Observations of galaxies by integral-field spectrographs (IFS) provide detailed information on both their spatial and spectral characteristics. The ratio of a galaxy's rotational velocity to its dispersion is a key parameter used to classify disk galaxies, particularly at high-redshift where spatial resolution is lower. Additionally, galaxy rotation curves and flux maps can be combined with stellar mass-to-light ratios to study dark matter abundances (Binney and Tremaine, 2008). Therefore extracting kinematic information from IFS data is extremely useful, though it is not without its difficulties. Beam smearing is caused by an observation's point spread function (PSF) and spatially blurs information. This means data from a single galaxy location is spread over numerous spatial pixels in derived kinematic maps and has the effect of decreasing the magnitude of observed rotational velocities and increasing velocity dispersions (Johnson et al. 2017). This effect is more pronounced in high redshift observations where the ratio of PSF to galaxy angular size is greater.

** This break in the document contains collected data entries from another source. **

===== src/verilog/memcopy_pkg.sv =====
// ---------------------------------------------------------
// Shared types and register offsets of the memory-copy
// peripheral
// ---------------------------------------------------------
package memcopy_pkg;

  // Data word moved by the engine and stored in the SRAM
  typedef logic [31:0] data_t;

  // Byte address for the pointers and the memory port
  typedef logic [31:0] addr_t;

  // Byte offset on the register bus
  typedef logic [3:0] reg_addr_t;

  // Number of words to copy
  typedef logic [31:0] count_t;

  // Register map
  // PTR_READ  source byte address
  // PTR_WRITE destination byte address
  // CNT_START word count that starts the copy when nonzero
  // DONE      bit 0 is high while the engine is idle
  localparam reg_addr_t REG_PTR_READ  = 4'h0;
  localparam reg_addr_t REG_PTR_WRITE = 4'h4;
  localparam reg_addr_t REG_CNT_START = 4'h8;
  localparam reg_addr_t REG_DONE      = 4'hC;

endpackage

A number of forward modelling codes currently exist to extract kinematic information whilst accounting for the effect of beam smearing in 2D kinematic maps, such as GalPaK3D (Bouch et al. 2015), 3DBarolo (Di Teodoro and Fraternali, 2015) and Blobby3D (Varidel et al. 2019). However these often rely on making assumptions of underlying galaxy kinematics by comparing observations to 3D galaxy models which are altered and recomputed at each step, making them computationally expensive. Therefore, we are adapting the existing emission-line fitting code ROHSA (Marchal et al. 2019) developed by RSAA Postdoctoral Fellow Antoine Marchal which does not rely on assumptions of an underlying model. ROHSA fits the spectra of each pixel in an IFS observation with a Gaussian model by altering maps of amplitude, peak wavelength and dispersion through a gradient-descent approach. An additional regularisation term set by the user ensures adjacent pixels in these maps are sufficiently similar, thus producing smooth kinematic maps, reducing the effect of noise. However ROHSA was originally developed to be fit radio observations of HI 21-cm emission line data and does not account for beam smearing effects caused by the PSF. Therefore, during the first project of my PhD I have been working on including this functionality.

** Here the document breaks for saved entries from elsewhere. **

--- src/verilog/memcopy_pkg.sv ---
// ---------------------------------------------------------
// Shared types and register offsets of the memory-copy
// peripheral
// ---------------------------------------------------------
package memcopy_pkg;

  // Data word moved by the engine and stored in the SRAM
  typedef logic [31:0] data_t;

  // Byte address for the pointers and the memory port
  typedef logic [31:0] addr_t;

  // Byte offset on the register bus
  typedef logic [3:0] reg_addr_t;

  // Number of words to copy
  typedef logic [31:0] count_t;

  // Register map
  // PTR_READ  source byte address
  // PTR_WRITE destination byte address
  // CNT_START word count that starts the copy when nonzero
  // DONE      bit 0 is high while the engine is idle
  localparam reg_addr_t REG_PTR_READ  = 4'h0;
  localparam reg_addr_t REG_PTR_WRITE = 4'h4;
  localparam reg_addr_t REG_CNT_START = 4'h8;
  localparam reg_addr_t REG_DONE      = 4'hC;

endpackage

--- src/verilog/memcopy_engine.sv ---
// ---------------------------------------------------------
// Copy engine that reads one word, buffers it and writes it
// to the destination for each word of the count
// ---------------------------------------------------------
`timescale 1ns/1ns

module memcopy_engine (
  input  logic                clk_i,
  input  logic                rst_ni,

  // Control from the register file
  input  logic                start_i,
  input  memcopy_pkg::addr_t  ptr_read_i,
  input  memcopy_pkg::addr_t  ptr_write_i,
  input  memcopy_pkg::count_t count_i,
  output logic                done_o,

  // Memory request port
  output logic                mem_req_o,
  output logic                mem_we_o,
  output memcopy_pkg::addr_t  mem_addr_o,
  output memcopy_pkg::data_t  mem_wdata_o,
  input  logic                mem_gnt_i,
  input  logic                mem_rvalid_i,
  input  memcopy_pkg::data_t  mem_rdata_i
);

  import memcopy_pkg::*;

  typedef enum logic [1:0] {
    ST_IDLE,
    ST_READ,
    ST_WRITE,
    ST_FINISH
  } state_e;

  state_e state_q;
  state_e state_d;

  // Working copies of the programmed transfer
  addr_t  rd_ptr_q;
  addr_t  wr_ptr_q;
  count_t remain_q;

  // Read granted but data not yet returned
  logic   rd_pending_q;
  data_t  wdata_q;

  logic   rd_grant;
  logic   wr_grant;
  logic   rdata_in;

  assign rd_grant = mem_req_o & ~mem_we_o & mem_gnt_i;
  assign rdata_in = rd_pending_q & mem_rvalid_i;

  always_comb begin
    state_d    = state_q;
    done_o     = 1'b0;
    wr_grant   = 1'b0;
    mem_req_o  = 1'b0;
    mem_we_o   = 1'b0;
    mem_addr_o = '0;

    case (state_q)
      ST_IDLE: begin
        if (start_i) begin
          state_d = ST_READ;
        end
      end

      ST_READ: begin
        if (remain_q == '0) begin
          state_d = ST_FINISH;
        end else begin
          mem_req_o  = 1'b1;
          mem_addr_o = rd_ptr_q;
          if (mem_gnt_i) begin
            state_d = ST_WRITE;
          end
        end
      end

      ST_WRITE: begin
        // The SRAM holds off the grant until the read data is back,
        // so the write request can go out right away
        mem_req_o  = 1'b1;
        mem_we_o   = 1'b1;
        mem_addr_o = wr_ptr_q;
        if (mem_gnt_i) begin
          wr_grant = 1'b1;
          state_d  = ST_READ;
        end
      end

      ST_FINISH: begin
        done_o  = 1'b1;
        state_d = ST_IDLE;
      end

      default: begin
        state_d = ST_IDLE;
      end
    endcase
  end

  always_ff @(posedge clk_i or negedge rst_ni) begin
    if (!rst_ni) begin
      state_q <= ST_IDLE;
    end else begin
      state_q <= state_d;
    end
  end

  // Latch the job on start and advance after every granted write
  always_ff @(posedge clk_i or negedge rst_ni) begin
    if (!rst_ni) begin
      rd_ptr_q <= '0;
      wr_ptr_q <= '0;
      remain_q <= '0;
    end else if (start_i && state_q == ST_IDLE) begin
      rd_ptr_q <= ptr_read_i;
      wr_ptr_q <= ptr_write_i;
      remain_q <= count_i;
    end else if (wr_grant) begin
      rd_ptr_q <= rd_ptr_q + 32'd4;
      wr_ptr_q <= wr_ptr_q + 32'd4;
      remain_q <= remain_q - 32'd1;
    end
  end

  always_ff @(posedge clk_i or negedge rst_ni) begin
    if (!rst_ni) begin
      rd_pending_q <= 1'b0;
    end else if (rd_grant) begin
      rd_pending_q <= 1'b1;
    end else if (mem_rvalid_i) begin
      rd_pending_q <= 1'b0;
    end
  end

  always_ff @(posedge clk_i) begin
    if (rdata_in) begin
      wdata_q <= mem_rdata_i;
    end
  end

  // Forward the returning word so write data is stable for the whole request
  assign mem_wdata_o = rdata_in ? mem_rdata_i : wdata_q;

endmodule

--- config.mk ---
export PLATFORM = sky130hd
export DESIGN_NAME = memcopy_engine
export DESIGN_NICKNAME = d
export VERILOG_FILES = /design/src/verilog/memcopy_pkg.sv /design/src/verilog/memcopy_engine.sv
export SDC_FILE = /design/constraint.sdc
export NUM_CORES = 1
export LEC_CHECK = 0
export ABC_CLOCK_PERIOD_IN_PS = 2200
export BUFFER_PORTS_ARGS = -buffer_cell sky130_fd_sc_hd__buf_2
export CORE_ASPECT_RATIO = 1.2
export CORE_UTILIZATION = 46
export CTS_CLUSTER_DIAMETER = 150
export DETAILED_ROUTE_END_ITERATION = 7
export PLACE_DENSITY = 0.75
export SLEW_MARGIN = 30
export SYNTH_ARGS = -nofsm -noshare
export SYNTH_HDL_FRONTEND = slang
export SYNTH_SLANG_ARGS = --single-unit
--- constraint.sdc ---
create_clock -name clk_i -period 2.2 [get_ports clk_i]
set_input_delay 0.33 -clock clk_i [delete_from_list [all_inputs] [get_ports clk_i]]
set_output_delay 0.33 -clock clk_i [all_outputs]
set_load 0.1 [all_outputs]
### Yosys cells after proc, flatten, opt, wreduce, memory -nomap -nowiden

Cells that the tools add are included.

| word-level totals | value |
|---|---|
| input port bits | 133 |
| register bits after elaboration | 131 |

| operators by class | value |
|---|---|
| reduce and logical (&&, ||, !) cells | 6 |
| equal/unequal tests | 6 |
| bitwise operators | 4 |
| muxes and demuxes | 22 |
| $add $sub $neg | 3 |

Operator list:

| cell | number |
|---|---|
| $mux 32 | 8 |
| $add 32x3->32 const B | 2 |
| $pmux 32 s2 | 1 |
| $logic_not 32->1 | 1 |
| $sub 32x1->32 const B | 1 |
| $mux 2 | 4 |
| $pmux 2 s4 | 1 |
| $mux 1 | 7 |
| $eq 2x2->1 const B | 2 |
| $ne 2x2->1 const B | 2 |
| $reduce_bool 2->1 | 2 |
| $and 1x1->1 | 3 |
| $ne 3x3->1 const B | 1 |
| $reduce_and 3->1 | 1 |
| $eq 2x1->1 const B | 1 |
| $logic_not 2->1 | 1 |
| $pmux 1 s2 | 1 |
| $logic_and 1x1->1 | 1 |
| $not 1->1 | 1 |

### Depth between registers and ports, before layout

Gate-level depths: netlist of the first run.

| depth | value |
|---|---|
| word-level depth | 6 |
| depth in mapped cells | 9 |
| mapped depth without buffers | 7 |

### Least setup slack after synthesis of the first run

OpenSTA, ideal clock, no wires.

| timing | value |
|---|---|
| path type | reg2out |
| start point | register state_q[0] |
| end point | output mem_addr_o[0] |
| setup slack | -0.935 ns |
| data arrival time | 2.805 ns |
| cell stages (with the launch flop) | 7 |
| buffers on the path | 2 |
| path through | dfrtp_1 -> inv_1 -> ha_1 -> and2_1 -> buf_1 -> clkbuf_1 -> a22o_1 |

| between the ends | value |
|---|---|
| word-level cells in the longest chain between the ends | 2 |
| elaborated cells on any way between the ends | 3 |
| classes of those cells | 2 x eq/ne; 1 x mux |

Ends and longest elaborated chain:

| item | line | RTL |
|---|---|---|
| start: declaration | memcopy_engine.sv:37 | `state_e state_q;` |
| start signal: assignment | memcopy_engine.sv:110 | `state_q <= state_d;` |
| $eq 2x2->1 / $eq 2x1->1 (equally long branches) | memcopy_engine.sv:64 | `case (state_q)` |
| $pmux 32 s2 (*) | memcopy_engine.sv:64 |  |
| end: declaration | memcopy_engine.sv:21 | `output memcopy_pkg::addr_t mem_addr_o,` |

Every way passes the cells marked *; elsewhere a longest branch is shown, timed or not.

### Worst setup path in the final report of the first run

| timing | value |
|---|---|
| start point | register remain_q[19] |
| end point | output mem_addr_o[22] |

| between the ends | value |
|---|---|
| word-level cells in the longest chain between the ends | 3 |

Ends and longest elaborated chain:

| item | line | RTL |
|---|---|---|
| start: declaration | memcopy_engine.sv:43 | `count_t remain_q;` |
| start signal: assignment | memcopy_engine.sv:123 | `remain_q <= count_i;` |
| start signal: assignment | memcopy_engine.sv:127 | `remain_q <= remain_q - 32'd1;` |
| $logic_not 32->1 | memcopy_engine.sv:72 | `if (remain_q == '0) begin` |
| $mux 32 | memcopy_engine.sv:72 |  |
| $pmux 32 s2 | memcopy_engine.sv:64 |  |

Every way passes these cells.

An initial fit to galaxy kinematics is obtained by running of the original ROHSA code. We then make use of the fact that observed kinematics are the result of intrinsic galaxy kinematics being convolved with the PSF of an observation. We can convolve our initial fit with the observation's PSF and calculate the difference between the convolved fit and observed data, the cost. By using a using a gradient-descent method to iteratively alter each Gaussian in the initial fit and then re-convolving, the cost can be reduced. Once the method converges, the convolved Gaussian fit and observed data should closely match, meaning the underlying Gaussians well describe the intrinsic kinematics of the galaxy, without the effect of beam smearing. In order to test the adapted code, we have first been fitting mock observations of idealised disks created with the KinMS package (Davis et al. 2013), as we can compare the true intrinsic model to the best-fit of our code. The results so far have been promising, as demonstrated in the included figure. Fitting to real data will be in the near future!

Isaac Kanowski

Plot caption:

A fit to a mock disk observation using the adapted ROHSA code. To create this observation the mock disk was convolved with a PSF to mimic real data. The FWHM of this PSF is shown in the first panel in white.

The top three panels show the output Gaussian parameters returned by the adapted code, which should closely match the intrinsic parameters of the galaxy (ie. the mock galaxy before any PSF convolution), the outline of which is traced in black. To illustrate the accuracy of the fit, the bottom three panels plot the galaxy kinematics measured along its kinematic axis (shown in purple in the top panels). In these plots the observed galaxy parameters are plotted as black dashed lines and the original ROHSA fit to the observed galaxy in dashed red, with the two matching very well. The solid blue line is then the resulting fit from the adapted ROHSA code. This should ideally match the intrinsic galaxy parameters, which is plotted in solid black. The two solid lines agree quite closely, suggesting the adapted code can extract kinematics without the effects of beam-smearing.